[Recorded information — start]

## src/rtl/sdp_arbiter_if.sv

```systemverilog
// Request/response bundle between two requesters and the shared arithmetic pipeline.
// Requester i occupies bit i of each 2-bit field and lane [i*WIDTH +: WIDTH] of each operand bus.
interface sdp_arbiter_if #(
    parameter int WIDTH = 8
);
    logic [1:0]         req_valid;
    logic [1:0]         req_ready;
    logic [1:0]         req_ctl_1;
    logic [1:0]         req_ctl_2;
    logic [2*WIDTH-1:0] req_a;
    logic [2*WIDTH-1:0] req_b;
    logic [2*WIDTH-1:0] req_c;
    logic               resp_valid;
    logic               resp_id;
    logic [WIDTH-1:0]   resp_data;
    logic               busy;

    modport master (
        output req_valid, req_ctl_1, req_ctl_2, req_a, req_b, req_c,
        input  req_ready, resp_valid, resp_id, resp_data, busy
    );

    modport slave (
        input  req_valid, req_ctl_1, req_ctl_2, req_a, req_b, req_c,
        output req_ready, resp_valid, resp_id, resp_data, busy
    );
endinterface

```

## src/rtl/sdp_arbiter.sv

```systemverilog
// Two-requester arbiter feeding a 3-stage (a +/- b) +/- c pipeline; SDP_ARB_RR_EN selects round-robin, else requester 0 has fixed priority.
// Latency: an operation accepted in cycle T responds in cycle T+3; one accept per cycle.
// Backpressure: none downstream; the pipeline never stalls and req_ready only arbitrates between requesters.
module sdp_arbiter #(
    parameter int WIDTH = 8
) (
    input logic          clk,
    input logic          reset,
    sdp_arbiter_if.slave bus
);
    typedef struct packed {
        logic             id;
        logic             ctl_1;
        logic             ctl_2;
        logic [WIDTH-1:0] a;
        logic [WIDTH-1:0] b;
        logic [WIDTH-1:0] c;
    } s1_t;

    typedef struct packed {
        logic             id;
        logic             ctl_2;
        logic [WIDTH-1:0] m;
        logic [WIDTH-1:0] c;
    } s2_t;

    typedef struct packed {
        logic             id;
        logic [WIDTH-1:0] n;
    } s3_t;

    logic       prio;   // 0: requester 0 wins a tie, 1: requester 1 wins
    logic [1:0] grant;
    logic       acc;
    logic       acc_id;

    logic s1_vld, s2_vld, s3_vld;
    s1_t  s1_q;
    s2_t  s2_q;
    s3_t  s3_q;

    always_comb begin
        grant = 2'b00;
        if (!reset) begin
            if (bus.req_valid == 2'b11)
                grant = prio ? 2'b10 : 2'b01;
            else
                grant = bus.req_valid;
        end
    end

    assign acc    = |grant;
    assign acc_id = grant[1];
    assign bus.req_ready = grant;

`ifdef SDP_ARB_RR_EN
    always_ff @(posedge clk) begin
        if (reset)
            prio <= 1'b0;
        else if (acc)
            prio <= ~acc_id;
    end
`else
    assign prio = 1'b0;
`endif

    always_ff @(posedge clk) begin
        if (reset) begin
            s1_vld <= 1'b0;
            s2_vld <= 1'b0;
            s3_vld <= 1'b0;
            s1_q   <= '0;
            s2_q   <= '0;
            s3_q   <= '0;
        end else begin
            s1_vld <= acc;
            if (acc) begin
                s1_q.id    <= acc_id;
                s1_q.ctl_1 <= bus.req_ctl_1[acc_id];
                s1_q.ctl_2 <= bus.req_ctl_2[acc_id];
                s1_q.a     <= acc_id ? bus.req_a[WIDTH +: WIDTH] : bus.req_a[0 +: WIDTH];
                s1_q.b     <= acc_id ? bus.req_b[WIDTH +: WIDTH] : bus.req_b[0 +: WIDTH];
                s1_q.c     <= acc_id ? bus.req_c[WIDTH +: WIDTH] : bus.req_c[0 +: WIDTH];
            end

            s2_vld <= s1_vld;
            if (s1_vld) begin
                s2_q.id    <= s1_q.id;
                s2_q.ctl_2 <= s1_q.ctl_2;
                s2_q.m     <= s1_q.ctl_1 ? (s1_q.a + s1_q.b) : (s1_q.a - s1_q.b);
                s2_q.c     <= s1_q.c;
            end

            s3_vld <= s2_vld;
            if (s2_vld) begin
                s3_q.id <= s2_q.id;
                s3_q.n  <= s2_q.ctl_2 ? (s2_q.m + s2_q.c) : (s2_q.m - s2_q.c);
            end
        end
    end

    assign bus.resp_valid = s3_vld;
    assign bus.resp_id    = s3_q.id;
    assign bus.resp_data  = s3_q.n;
    assign bus.busy       = s1_vld | s2_vld | s3_vld;
endmodule

```

## src/flat_wrapper.sv

```systemverilog
// flat-port wrapper written by rule: the top's interface ports become plain ports
module sdp_arbiter_flat 
#(
    parameter int WIDTH = 8
)
  (clk, reset, bus_req_valid, bus_req_ctl_1, bus_req_ctl_2, bus_req_a, bus_req_b, bus_req_c, bus_req_ready, bus_resp_valid, bus_resp_id, bus_resp_data, bus_busy);
  sdp_arbiter_if #(.WIDTH(WIDTH)) bus_i ();
  input logic clk;
  input logic reset;
  input wire logic [$bits(bus_i.req_valid)-1:0] bus_req_valid;
  input wire logic [$bits(bus_i.req_ctl_1)-1:0] bus_req_ctl_1;
  input wire logic [$bits(bus_i.req_ctl_2)-1:0] bus_req_ctl_2;
  input wire logic [$bits(bus_i.req_a)-1:0] bus_req_a;
  input wire logic [$bits(bus_i.req_b)-1:0] bus_req_b;
  input wire logic [$bits(bus_i.req_c)-1:0] bus_req_c;
  output wire logic [$bits(bus_i.req_ready)-1:0] bus_req_ready;
  output wire logic [$bits(bus_i.resp_valid)-1:0] bus_resp_valid;
  output wire logic [$bits(bus_i.resp_id)-1:0] bus_resp_id;
  output wire logic [$bits(bus_i.resp_data)-1:0] bus_resp_data;
  output wire logic [$bits(bus_i.busy)-1:0] bus_busy;
  assign bus_i.req_valid = bus_req_valid;
  assign bus_i.req_ctl_1 = bus_req_ctl_1;
  assign bus_i.req_ctl_2 = bus_req_ctl_2;
  assign bus_i.req_a = bus_req_a;
  assign bus_i.req_b = bus_req_b;
  assign bus_i.req_c = bus_req_c;
  assign bus_req_ready = bus_i.req_ready;
  assign bus_resp_valid = bus_i.resp_valid;
  assign bus_resp_id = bus_i.resp_id;
  assign bus_resp_data = bus_i.resp_data;
  assign bus_busy = bus_i.busy;
  sdp_arbiter #(.WIDTH(WIDTH)) u_core (.clk(clk), .reset(reset), .bus(bus_i));
endmodule
```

[Recorded information — finish]

» **Exercise brief**: Where does the word "pipeline" appear in the records above? Return every line that holds it.

» **Expected answer**:
// Request/response bundle between two requesters and the shared arithmetic pipeline.
// Two-requester arbiter feeding a 3-stage (a +/- b) +/- c pipeline; SDP_ARB_RR_EN selects round-robin, else requester 0 has fixed priority.
// Backpressure: none downstream; the pipeline never stalls and req_ready only arbitrates between requesters.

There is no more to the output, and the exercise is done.